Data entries
File: src/rtl/change_dispenser.sv
// change_dispenser: coin-hopper driver for the change path.
// Pays out a change amount (1-jiao units) greedily: 1 yuan (10), 5 jiao (5),
// then 1 jiao (1). Each coin is a fixed-width one-hot eject pulse followed by
// a wait for the hopper's coin-out acknowledge.
//
// Ports:
//   clk_i       system clock, rising edge
//   rst_i       synchronous reset, active-high
//   start_i     one-cycle payout request, amount_i sampled on the same edge
//   amount_i    change to pay, 1-jiao units
//   coin_ack_i  hopper sensor, one-cycle pulse per coin ejected
//   eject_o     one-hot eject: bit0 1 jiao, bit1 5 jiao, bit2 1 yuan
//   busy_o      payout in progress
//   done_o      one-cycle pulse on payout completion
//   err_o       hopper timeout, sticky until the next accepted start
//   remain_o    amount still owed
//   cnt_*_o     coins dispensed per denomination in the current payout
//
// All outputs are registered from the current state and datapath, so every
// output trails the internal state by one clock.
//
// state    | meaning
// IDLE     | waiting for start_i
// SELECT   | pick the largest coin not exceeding the remainder
// EJECT    | drive the eject pulse for PULSE_CYC cycles
// WAIT_ACK | wait for the hopper acknowledge, bounded by ACK_TIMEOUT
// DONE     | payout complete, pulse done_o
// ERR      | hopper timeout, raise err_o

module change_dispenser #(
    parameter int AMT_W       = 8,
    parameter int PULSE_CYC   = 4,
    parameter int ACK_TIMEOUT = 1000
) (
    input  logic             clk_i,
    input  logic             rst_i,
    input  logic             start_i,
    input  logic [AMT_W-1:0] amount_i,
    input  logic             coin_ack_i,
    output logic [2:0]       eject_o,
    output logic             busy_o,
    output logic             done_o,
    output logic             err_o,
    output logic [AMT_W-1:0] remain_o,
    output logic [4:0]       cnt_yuan_o,
    output logic [4:0]       cnt_5j_o,
    output logic [4:0]       cnt_1j_o
);

    localparam int PW = (PULSE_CYC > 1) ? $clog2(PULSE_CYC) : 1;
    localparam int TW = $clog2(ACK_TIMEOUT);

    typedef enum logic [2:0] {
        IDLE,
        SELECT,
        EJECT,
        WAIT_ACK,
        DONE,
        ERR
    } state_t;

    state_t           state, state_nxt;
    logic [AMT_W-1:0] rem, rem_nxt, rem_sub, coin_val;
    logic [4:0]       cy, cy_nxt, c5, c5_nxt, c1, c1_nxt;
    logic [2:0]       sel, sel_nxt;
    logic [PW-1:0]    pcnt, pcnt_nxt;
    logic [TW-1:0]    tcnt, tcnt_nxt;
    logic             acked, acked_nxt;
    logic             credit;

    function automatic logic [4:0] sat_inc(input logic [4:0] c);
        return (c == 5'd31) ? c : c + 5'd1;
    endfunction

    always_comb begin
        coin_val = AMT_W'(1);
        case (sel)
            3'b100:  coin_val = AMT_W'(10);
            3'b010:  coin_val = AMT_W'(5);
            default: coin_val = AMT_W'(1);
        endcase
    end

    // Greedy selection keeps coin_val <= rem, so this never wraps.
    assign rem_sub = rem - coin_val;

    always_comb begin
        state_nxt = state;
        rem_nxt   = rem;
        cy_nxt    = cy;
        c5_nxt    = c5;
        c1_nxt    = c1;
        sel_nxt   = sel;
        pcnt_nxt  = pcnt;
        tcnt_nxt  = tcnt;
        acked_nxt = acked;
        credit    = 1'b0;

        case (state)
            IDLE: begin
                if (start_i) begin
                    rem_nxt   = amount_i;
                    cy_nxt    = '0;
                    c5_nxt    = '0;
                    c1_nxt    = '0;
                    state_nxt = (amount_i == '0) ? DONE : SELECT;
                end
            end
            SELECT: begin
                if (rem >= AMT_W'(10))
                    sel_nxt = 3'b100;
                else if (rem >= AMT_W'(5))
                    sel_nxt = 3'b010;
                else
                    sel_nxt = 3'b001;
                pcnt_nxt  = PW'(PULSE_CYC - 1);
                acked_nxt = 1'b0;
                state_nxt = EJECT;
            end
            EJECT: begin
                // An early ack is credited once; the pulse still runs full width.
                if (coin_ack_i && !acked) begin
                    credit    = 1'b1;
                    acked_nxt = 1'b1;
                end
                if (pcnt == '0) begin
                    if (acked || credit) begin
                        state_nxt = ((credit ? rem_sub : rem) == '0) ? DONE : SELECT;
                    end else begin
                        tcnt_nxt  = '0;
                        state_nxt = WAIT_ACK;
                    end
                end else begin
                    pcnt_nxt = pcnt - PW'(1);
                end
            end
            WAIT_ACK: begin
                // An ack on the timeout cycle takes priority over the error.
                if (coin_ack_i) begin
                    credit    = 1'b1;
                    state_nxt = (rem_sub == '0) ? DONE : SELECT;
                end else if (tcnt == TW'(ACK_TIMEOUT - 1)) begin
                    state_nxt = ERR;
                end else begin
                    tcnt_nxt = tcnt + TW'(1);
                end
            end
            DONE:    state_nxt = IDLE;
            ERR:     state_nxt = IDLE;
            default: state_nxt = IDLE;
        endcase

        if (credit) begin
            rem_nxt = rem_sub;
            case (sel)
                3'b100:  cy_nxt = sat_inc(cy);
                3'b010:  c5_nxt = sat_inc(c5);
                default: c1_nxt = sat_inc(c1);
            endcase
        end
    end

    always_ff @(posedge clk_i) begin
        if (rst_i)
            state <= IDLE;
        else
            state <= state_nxt;
    end

    always_ff @(posedge clk_i) begin
        if (rst_i) begin
            rem   <= '0;
            cy    <= '0;
            c5    <= '0;
            c1    <= '0;
            sel   <= '0;
            pcnt  <= '0;
            tcnt  <= '0;
            acked <= 1'b0;
        end else begin
            rem   <= rem_nxt;
            cy    <= cy_nxt;
            c5    <= c5_nxt;
            c1    <= c1_nxt;
            sel   <= sel_nxt;
            pcnt  <= pcnt_nxt;
            tcnt  <= tcnt_nxt;
            acked <= acked_nxt;
        end
    end

    always_ff @(posedge clk_i) begin
        if (rst_i) begin
            eject_o    <= '0;
            busy_o     <= 1'b0;
            done_o     <= 1'b0;
            err_o      <= 1'b0;
            remain_o   <= '0;
            cnt_yuan_o <= '0;
            cnt_5j_o   <= '0;
            cnt_1j_o   <= '0;
        end else begin
            eject_o    <= (state == EJECT) ? sel : 3'b000;
            busy_o     <= (state == SELECT) || (state == EJECT) || (state == WAIT_ACK);
            done_o     <= (state == DONE);
            // SELECT or DONE can only follow an accepted start once ERR has
            // been visited, so reaching either clears the sticky flag.
            err_o      <= (state == ERR) ||
                          (err_o && !((state == SELECT) || (state == DONE)));
            remain_o   <= rem;
            cnt_yuan_o <= cy;
            cnt_5j_o   <= c5;
            cnt_1j_o   <= c1;
        end
    end

endmodule
`config.mk`:
```
export PLATFORM = sky130hd
export DESIGN_NAME = operand_fetch_pipe
export DESIGN_NICKNAME = d
export VERILOG_FILES = /design/src/rtl/core_pkg.sv /design/src/rtl/ofetch_src_resolve.sv /design/src/rtl/operand_fetch_pipe.sv
export SDC_FILE = /design/constraint.sdc
export NUM_CORES = 1
export LEC_CHECK = 0
export ABC_AREA = 1
export CORE_MARGIN = 2
export CORE_UTILIZATION = 39
export DETAILED_ROUTE_END_ITERATION = 7
export GPL_ROUTABILITY_DRIVEN = 0
export GPL_TIMING_DRIVEN = 1
export HOLD_SLACK_MARGIN = 0.06
export PLACE_DENSITY_LB_ADDON = 0.1
export SYNTH_ARGS = -nofsm -noshare
export SYNTH_HDL_FRONTEND = slang
export SYNTH_SLANG_ARGS = --single-unit
export TNS_END_PERCENT = 20
```
`constraint.sdc`:
```
create_clock -name clk -period 1.3 [get_ports clk]
set_clock_uncertainty 0.05 [all_clocks]
set_input_delay 0.13 -clock clk [delete_from_list [all_inputs] [get_ports clk]]
set_output_delay 0.13 -clock clk [all_outputs]
set_load 0.02 [all_outputs]
```
`src/rtl/core_pkg.sv`:
```
// Shared core definitions: operand-B addressing modes and the hard-wired zero register.
package core_pkg;

  // Operand B source select carried by decode.
  localparam logic ADDR_MODE_DIRECT    = 1'b0;
  localparam logic ADDR_MODE_IMMEDIATE = 1'b1;

  // Register index that always reads as zero and is never a forwarding/stall target.
  localparam int REG_ZERO = 0;

endpackage

```
`src/rtl/ofetch_src_resolve.sv`:
```
// Per-source operand resolution for the operand fetch stage.
// Detects a RAW match against the EX and WB results and either forwards the
// newest value or raises a stall, depending on the OFETCH_FWD_EN build option:
//   OFETCH_FWD_EN defined   : EX > WB > regfile mux, stall only on load-use.
//   OFETCH_FWD_EN undefined : regfile data only, stall on any EX/WB match.
module ofetch_src_resolve
  import core_pkg::*;
#(
  parameter int DATA_W = 16,
  parameter int RIDX_W = 5
) (
  input  logic              src_en,
  input  logic [RIDX_W-1:0] src_idx,
  input  logic [DATA_W-1:0] rf_data,
  input  logic              ex_fwd_valid,
  input  logic              ex_fwd_is_load,
  input  logic [RIDX_W-1:0] ex_fwd_idx,
  input  logic [DATA_W-1:0] ex_fwd_data,
  input  logic              wb_fwd_valid,
  input  logic [RIDX_W-1:0] wb_fwd_idx,
  input  logic [DATA_W-1:0] wb_fwd_data,
  output logic [DATA_W-1:0] opnd,
  output logic              hazard
);

  logic is_zero;
  logic ex_match;
  logic wb_match;

  // A source only participates in hazard checks when it is really read and is not r0.
  assign is_zero  = (src_idx == RIDX_W'(REG_ZERO));
  assign ex_match = src_en & ~is_zero & ex_fwd_valid & (src_idx == ex_fwd_idx);
  assign wb_match = src_en & ~is_zero & wb_fwd_valid & (src_idx == wb_fwd_idx);

`ifdef OFETCH_FWD_EN
  // Forwarding mux: r0 forced to zero, then youngest producer (EX) wins over WB.
  always_comb begin
    // NOTE: assign a default first so every path drives opnd and no latch is inferred.
    opnd = rf_data;
    if (is_zero) begin
      opnd = '0;
    end else if (ex_match) begin
      opnd = ex_fwd_data;
    end else if (wb_match) begin
      opnd = wb_fwd_data;
    end
  end

  // A load in EX has no data yet, so its consumer must wait one cycle.
  assign hazard = ex_match & ex_fwd_is_load;
`else
  // Interlock-only: operand always comes from the regfile, r0 forced to zero.
  always_comb begin
    opnd = is_zero ? '0 : rf_data;
  end

  // Any in-flight writer of this source holds decode until it retires.
  assign hazard = ex_match | wb_match;

  // Forwarding data paths are not needed in this build.
  logic unused_fwd;
  assign unused_fwd = ^{ex_fwd_is_load, ex_fwd_data, wb_fwd_data};
`endif

endmodule

```
`src/rtl/operand_fetch_pipe.sv`:
```
// Operand fetch stage between decode (ID) and execute (EX).
// Reads two regfile sources, picks register or extended immediate for operand B,
// resolves RAW hazards via ofetch_src_resolve and registers the bundle into a
// single valid/ready EX slot. Build option: OFETCH_FWD_EN enables forwarding.
module operand_fetch_pipe
  import core_pkg::*;
#(
  parameter int DATA_W = 16,
  parameter int RIDX_W = 5,
  parameter int IMM_W  = 5,
  parameter int OP_W   = 5,
  parameter int COND_W = 4,
  parameter int PC_W   = 16
) (
  input  logic              clk,
  input  logic              reset,
  // decode side
  input  logic              id_valid,
  output logic              id_ready,
  input  logic [OP_W-1:0]   id_op,
  input  logic [COND_W-1:0] id_cond,
  input  logic [PC_W-1:0]   id_pc,
  input  logic              id_addr_mode,
  input  logic              id_imm_signed,
  input  logic [RIDX_W-1:0] id_idx_a,
  input  logic [RIDX_W-1:0] id_idx_b,
  input  logic [IMM_W-1:0]  id_imm,
  input  logic              id_has_wb,
  // register file read ports
  output logic              rf_en_a,
  output logic              rf_en_b,
  output logic [RIDX_W-1:0] rf_idx_a,
  output logic [RIDX_W-1:0] rf_idx_b,
  input  logic [DATA_W-1:0] rf_data_a,
  input  logic [DATA_W-1:0] rf_data_b,
  // in-flight results
  input  logic              ex_fwd_valid,
  input  logic              ex_fwd_is_load,
  input  logic [RIDX_W-1:0] ex_fwd_idx,
  input  logic [DATA_W-1:0] ex_fwd_data,
  input  logic              wb_fwd_valid,
  input  logic [RIDX_W-1:0] wb_fwd_idx,
  input  logic [DATA_W-1:0] wb_fwd_data,
  // execute side
  output logic              ex_valid,
  input  logic              ex_ready,
  output logic [OP_W-1:0]   ex_op,
  output logic [COND_W-1:0] ex_cond,
  output logic [PC_W-1:0]   ex_pc,
  output logic              ex_has_wb,
  output logic [RIDX_W-1:0] ex_dst,
  output logic [DATA_W-1:0] ex_opnd_a,
  output logic [DATA_W-1:0] ex_opnd_b
);

  logic              b_is_reg;
  logic              imm_fill;
  logic [DATA_W-1:0] imm_ext;
  logic [DATA_W-1:0] opnd_a;
  logic [DATA_W-1:0] opnd_b_reg;
  logic [DATA_W-1:0] opnd_b;
  logic              hazard_a;
  logic              hazard_b;
  logic              hazard;
  logic              slot_free;
  logic              xfer;

  // Regfile addressing follows decode directly; B is not read for immediates.
  assign b_is_reg = (id_addr_mode == ADDR_MODE_DIRECT);
  assign rf_idx_a = id_idx_a;
  assign rf_idx_b = id_idx_b;
  assign rf_en_a  = id_valid;
  assign rf_en_b  = id_valid & b_is_reg;

  // Immediate widened with its sign bit or with zeros.
  assign imm_fill = id_imm_signed & id_imm[IMM_W-1];
  assign imm_ext  = {{(DATA_W-IMM_W){imm_fill}}, id_imm};

  ofetch_src_resolve #(.DATA_W(DATA_W), .RIDX_W(RIDX_W)) u_src_a (
    .src_en         (1'b1),
    .src_idx        (id_idx_a),
    .rf_data        (rf_data_a),
    .ex_fwd_valid   (ex_fwd_valid),
    .ex_fwd_is_load (ex_fwd_is_load),
    .ex_fwd_idx     (ex_fwd_idx),
    .ex_fwd_data    (ex_fwd_data),
    .wb_fwd_valid   (wb_fwd_valid),
    .wb_fwd_idx     (wb_fwd_idx),
    .wb_fwd_data    (wb_fwd_data),
    .opnd           (opnd_a),
    .hazard         (hazard_a)
  );

  ofetch_src_resolve #(.DATA_W(DATA_W), .RIDX_W(RIDX_W)) u_src_b (
    .src_en         (b_is_reg),
    .src_idx        (id_idx_b),
    .rf_data        (rf_data_b),
    .ex_fwd_valid   (ex_fwd_valid),
    .ex_fwd_is_load (ex_fwd_is_load),
    .ex_fwd_idx     (ex_fwd_idx),
    .ex_fwd_data    (ex_fwd_data),
    .wb_fwd_valid   (wb_fwd_valid),
    .wb_fwd_idx     (wb_fwd_idx),
    .wb_fwd_data    (wb_fwd_data),
    .opnd           (opnd_b_reg),
    .hazard         (hazard_b)
  );

  assign opnd_b = b_is_reg ? opnd_b_reg : imm_ext;

  // Slot accepts when empty or draining this cycle, and no source is blocked.
  assign hazard    = hazard_a | hazard_b;
  assign slot_free = ~ex_valid | ex_ready;
  assign id_ready  = slot_free & ~hazard;
  assign xfer      = id_valid & id_ready;

  // EX slot: load on transfer, hold under back-pressure, empty on drain without fill.
  always_ff @(posedge clk or negedge reset) begin
    if (!reset) begin
      // NOTE: sequential state uses non-blocking assignments so all registers update together.
      ex_valid  <= 1'b0;
      ex_op     <= '0;
      ex_cond   <= '0;
      ex_pc     <= '0;
      ex_has_wb <= 1'b0;
      ex_dst    <= '0;
      ex_opnd_a <= '0;
      ex_opnd_b <= '0;
    end else if (xfer) begin
      ex_valid  <= 1'b1;
      ex_op     <= id_op;
      ex_cond   <= id_cond;
      ex_pc     <= id_pc;
      ex_has_wb <= id_has_wb;
      ex_dst    <= id_idx_a;
      ex_opnd_a <= opnd_a;
      ex_opnd_b <= opnd_b;
    end else if (ex_ready) begin
      ex_valid  <= 1'b0;
    end
  end

endmodule

```
**config.mk**
```make
export PLATFORM = sky130hd
export DESIGN_NAME = fifo_uart_tx
export DESIGN_NICKNAME = d
export VERILOG_FILES = /design/src/rtl/uart_pkg.sv /design/src/rtl/uart_baud_gen.sv /design/src/rtl/fifo_uart_tx.sv
export SDC_FILE = /design/constraint.sdc
export NUM_CORES = 1
export LEC_CHECK = 0
export CAP_MARGIN = 20
export CORE_MARGIN = 1.5
export CORE_UTILIZATION = 58
export DETAILED_ROUTE_END_ITERATION = 10
export GPL_TIMING_DRIVEN = 0
export MAX_ROUTING_LAYER = met4
export PLACE_DENSITY_LB_ADDON = 0.3
export SYNTH_ARGS = -nofsm -noshare
export SYNTH_HDL_FRONTEND = slang
export SYNTH_HIERARCHICAL = 1
export SYNTH_SLANG_ARGS = --single-unit
```
**constraint.sdc**
```tcl
create_clock -name clk -period 4.3 [get_ports clk]
set_input_delay 0.645 -clock clk [delete_from_list [all_inputs] [get_ports clk]]
set_output_delay 0.645 -clock clk [all_outputs]
set_load 0.05 [all_outputs]
```
**src/rtl/hamming_74_secded_dec.sv**
```systemverilog
// SECDED(8,4) receive decoder: Hamming(7,4) code word plus overall parity.
// Two-stage valid/ready pipeline with saturating error event counters.
`timescale 1ns/1ps

module hamming_74_secded_dec #(
    parameter int CNT_W = 16
) (
    input  logic             clk,
    input  logic             rst,
    input  logic             in_valid,
    output logic             in_ready,
    input  logic [6:0]       in_code,
    input  logic             in_parity,
    output logic             out_valid,
    input  logic             out_ready,
    output logic [3:0]       out_data,
    output logic [2:0]       out_syndrome,
    output logic             out_corrected,
    output logic             out_uncorrectable,
    input  logic             cnt_clear,
    output logic [CNT_W-1:0] corr_count,
    output logic [CNT_W-1:0] uncorr_count
);

    localparam logic [CNT_W-1:0] CNT_ONE = CNT_W'(1);
    localparam logic [CNT_W-1:0] CNT_MAX = '1;

    logic             s1_valid_q, s1_valid_d;
    logic [6:0]       s1_code_q,  s1_code_d;
    logic [2:0]       s1_syn_q,   s1_syn_d;
    logic             s1_pe_q,    s1_pe_d;

    logic             s2_valid_q, s2_valid_d;
    logic [3:0]       s2_data_q,  s2_data_d;
    logic [2:0]       s2_syn_q,   s2_syn_d;
    logic             s2_corr_q,  s2_corr_d;
    logic             s2_unc_q,   s2_unc_d;

    logic [CNT_W-1:0] corr_cnt_q,   corr_cnt_d;
    logic [CNT_W-1:0] uncorr_cnt_q, uncorr_cnt_d;

    logic             s1_load;
    logic             s2_load;
    logic             out_hs;
    logic [6:0]       flip_mask;
    logic [6:0]       fixed_code;
    logic             syn_nz;

    assign s2_load  = !s2_valid_q || out_ready;
    assign s1_load  = !s1_valid_q || s2_load;
    assign in_ready = s1_load;
    assign out_hs   = s2_valid_q && out_ready;

    // Stage 1: capture the word together with its syndrome and parity check.
    always_comb begin
        s1_valid_d = s1_valid_q;
        s1_code_d  = s1_code_q;
        s1_syn_d   = s1_syn_q;
        s1_pe_d    = s1_pe_q;
        if (s1_load) begin
            s1_valid_d = in_valid;
            if (in_valid) begin
                s1_code_d   = in_code;
                s1_syn_d[0] = in_code[0] ^ in_code[2] ^ in_code[4] ^ in_code[6];
                s1_syn_d[1] = in_code[1] ^ in_code[2] ^ in_code[5] ^ in_code[6];
                s1_syn_d[2] = in_code[3] ^ in_code[4] ^ in_code[5] ^ in_code[6];
                s1_pe_d     = (^in_code) ^ in_parity;
            end
        end
    end

    // Syndrome value n points at code position n, i.e. code bit n-1.
    always_comb begin
        for (int i = 0; i < 7; i++) begin
            flip_mask[i] = (s1_syn_q == 3'(i + 1));
        end
    end

    assign syn_nz     = (s1_syn_q != 3'd0);
    assign fixed_code = (syn_nz && s1_pe_q) ? (s1_code_q ^ flip_mask) : s1_code_q;

    // Stage 2: classify and extract data; a double error passes data uncorrected.
    always_comb begin
        s2_valid_d = s2_valid_q;
        s2_data_d  = s2_data_q;
        s2_syn_d   = s2_syn_q;
        s2_corr_d  = s2_corr_q;
        s2_unc_d   = s2_unc_q;
        if (s2_load) begin
            s2_valid_d = s1_valid_q;
            if (s1_valid_q) begin
                s2_data_d = {fixed_code[6], fixed_code[5], fixed_code[4], fixed_code[2]};
                s2_syn_d  = s1_syn_q;
                s2_corr_d = s1_pe_q;
                s2_unc_d  = syn_nz && !s1_pe_q;
            end
        end
    end

    // Counters count delivered words only; a clear beats a same-cycle increment.
    always_comb begin
        corr_cnt_d   = corr_cnt_q;
        uncorr_cnt_d = uncorr_cnt_q;
        if (cnt_clear) begin
            corr_cnt_d   = '0;
            uncorr_cnt_d = '0;
        end else if (out_hs) begin
            if (s2_corr_q && (corr_cnt_q != CNT_MAX)) begin
                corr_cnt_d = corr_cnt_q + CNT_ONE;
            end
            if (s2_unc_q && (uncorr_cnt_q != CNT_MAX)) begin
                uncorr_cnt_d = uncorr_cnt_q + CNT_ONE;
            end
        end
    end

    always_ff @(posedge clk or posedge rst) begin
        if (rst) begin
            s1_valid_q   <= 1'b0;
            s1_code_q    <= '0;
            s1_syn_q     <= '0;
            s1_pe_q      <= 1'b0;
            s2_valid_q   <= 1'b0;
            s2_data_q    <= '0;
            s2_syn_q     <= '0;
            s2_corr_q    <= 1'b0;
            s2_unc_q     <= 1'b0;
            corr_cnt_q   <= '0;
            uncorr_cnt_q <= '0;
        end else begin
            s1_valid_q   <= s1_valid_d;
            s1_code_q    <= s1_code_d;
            s1_syn_q     <= s1_syn_d;
            s1_pe_q      <= s1_pe_d;
            s2_valid_q   <= s2_valid_d;
            s2_data_q    <= s2_data_d;
            s2_syn_q     <= s2_syn_d;
            s2_corr_q    <= s2_corr_d;
            s2_unc_q     <= s2_unc_d;
            corr_cnt_q   <= corr_cnt_d;
            uncorr_cnt_q <= uncorr_cnt_d;
        end
    end

    assign out_valid         = s2_valid_q;
    assign out_data          = s2_data_q;
    assign out_syndrome      = s2_syn_q;
    assign out_corrected     = s2_corr_q;
    assign out_uncorrectable = s2_unc_q;
    assign corr_count        = corr_cnt_q;
    assign uncorr_count      = uncorr_cnt_q;

endmodule

```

Exercise requirements
Beginning of the records through the line with "synchronous reset, active-high": return that span exactly and stop there.

Response to this exercise
File: src/rtl/change_dispenser.sv
// change_dispenser: coin-hopper driver for the change path.
// Pays out a change amount (1-jiao units) greedily: 1 yuan (10), 5 jiao (5),
// then 1 jiao (1). Each coin is a fixed-width one-hot eject pulse followed by
// a wait for the hopper's coin-out acknowledge.
//
// Ports:
//   clk_i       system clock, rising edge
//   rst_i       synchronous reset, active-high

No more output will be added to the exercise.